• **TASK**: Filter the lines below, keeping each one that holds "valid".
** Opening MATERIAL FOR THIS TASK block **
[config.mk]
export PLATFORM = sky130hd
export DESIGN_NAME = button_press_duration_classifier_flat
export DESIGN_NICKNAME = d
export VERILOG_FILES = /design/src/rtl/core/bpdc_pkg.sv /design/src/rtl/core/bpdc_ifs.sv /design/src/rtl/core/button_press_duration_classifier.sv /design/src/rtl/core/bpdc_cfg_regs.sv /design/src/rtl/core/bpdc_core.sv /design/src/flat_wrapper.sv
export SDC_FILE = /design/constraint.sdc
export NUM_CORES = 1
export LEC_CHECK = 0
export BUFFER_PORTS_ARGS = -buffer_cell sky130_fd_sc_hd__buf_2
export CAP_MARGIN = 20
export CELL_PAD_IN_SITES_DETAIL_PLACEMENT = 1
export CELL_PAD_IN_SITES_GLOBAL_PLACEMENT = 2
export CORE_MARGIN = 8
export CORE_UTILIZATION = 35
export CTS_BUF_LIST = sky130_fd_sc_hd__clkbuf_8
export DETAILED_ROUTE_END_ITERATION = 7
export PLACE_DENSITY = 0.82
export SYNTH_ARGS = -nofsm -noshare
export SYNTH_HDL_FRONTEND = slang
export SYNTH_SLANG_ARGS = --single-unit
[constraint.sdc]
create_clock -name i_clk -period 11.58 [get_ports i_clk]
set_clock_uncertainty 0.15 [all_clocks]
set_input_delay 0.579 -clock i_clk [delete_from_list [all_inputs] [get_ports i_clk]]
set_output_delay 0.579 -clock i_clk [all_outputs]
set_load 0.05 [all_outputs]
[src/rtl/core/bpdc_pkg.sv]
// Package for the button press duration classifier.
// Item, result and register types, codes and reset values; no dependencies.
`default_nettype none

package bpdc_pkg;

    localparam int TIME_W = 32;
    localparam int THR_W  = 16;
    localparam int CNT_W  = 16;
    localparam int IDX_W  = 2;

    typedef enum logic {
        OP_SAMPLE  = 1'b0,
        OP_CONSUME = 1'b1
    } t_op;

    typedef enum logic [IDX_W-1:0] {
        CFG_ACTIVE_LEVEL = 2'd0,
        CFG_MIN_PRESS    = 2'd1,
        CFG_LONG         = 2'd2,
        CFG_VERY_LONG    = 2'd3
    } t_cfg_idx;

    localparam logic             RST_ACTIVE_LEVEL = 1'b1;
    localparam logic [THR_W-1:0] RST_MIN_PRESS_MS = 16'd50;
    localparam logic [THR_W-1:0] RST_LONG_MS      = 16'd1000;
    localparam logic [THR_W-1:0] RST_VERY_LONG_MS = 16'd5000;

    typedef struct packed {
        t_op               op;
        logic [TIME_W-1:0] now_ms;
        logic              level;
    } t_item;

    typedef struct packed {
        logic              pressed;
        logic              held_long;
        logic              held_very_long;
        logic              released;
        logic              released_long;
        logic              released_very_long;
        logic [CNT_W-1:0]  press_total;
        logic [TIME_W-1:0] last_duration;
        logic [TIME_W-1:0] elapsed_ms;
        logic              consume_granted;
    } t_result;

    typedef struct packed {
        logic             active_level;
        logic [THR_W-1:0] min_press_ms;
        logic [THR_W-1:0] long_ms;
        logic [THR_W-1:0] very_long_ms;
    } t_cfg;

endpackage

`default_nettype wire

[src/rtl/core/bpdc_ifs.sv]
// Handshake interfaces of the classifier: input items, result items, register writes.
// Depends on bpdc_pkg for field widths.
`default_nettype none

interface bpdc_item_if;
    import bpdc_pkg::*;
    logic              valid;
    logic              ready;
    logic              op;
    logic [TIME_W-1:0] now_ms;
    logic              level;

    modport source (output valid, op, now_ms, level, input ready);
    modport sink   (input valid, op, now_ms, level, output ready);
endinterface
** Closing MATERIAL FOR THIS TASK block **
• **PROBLEM SOLUTION**:
    logic              valid;
    modport source (output valid, op, now_ms, level, input ready);
    modport sink   (input valid, op, now_ms, level, output ready);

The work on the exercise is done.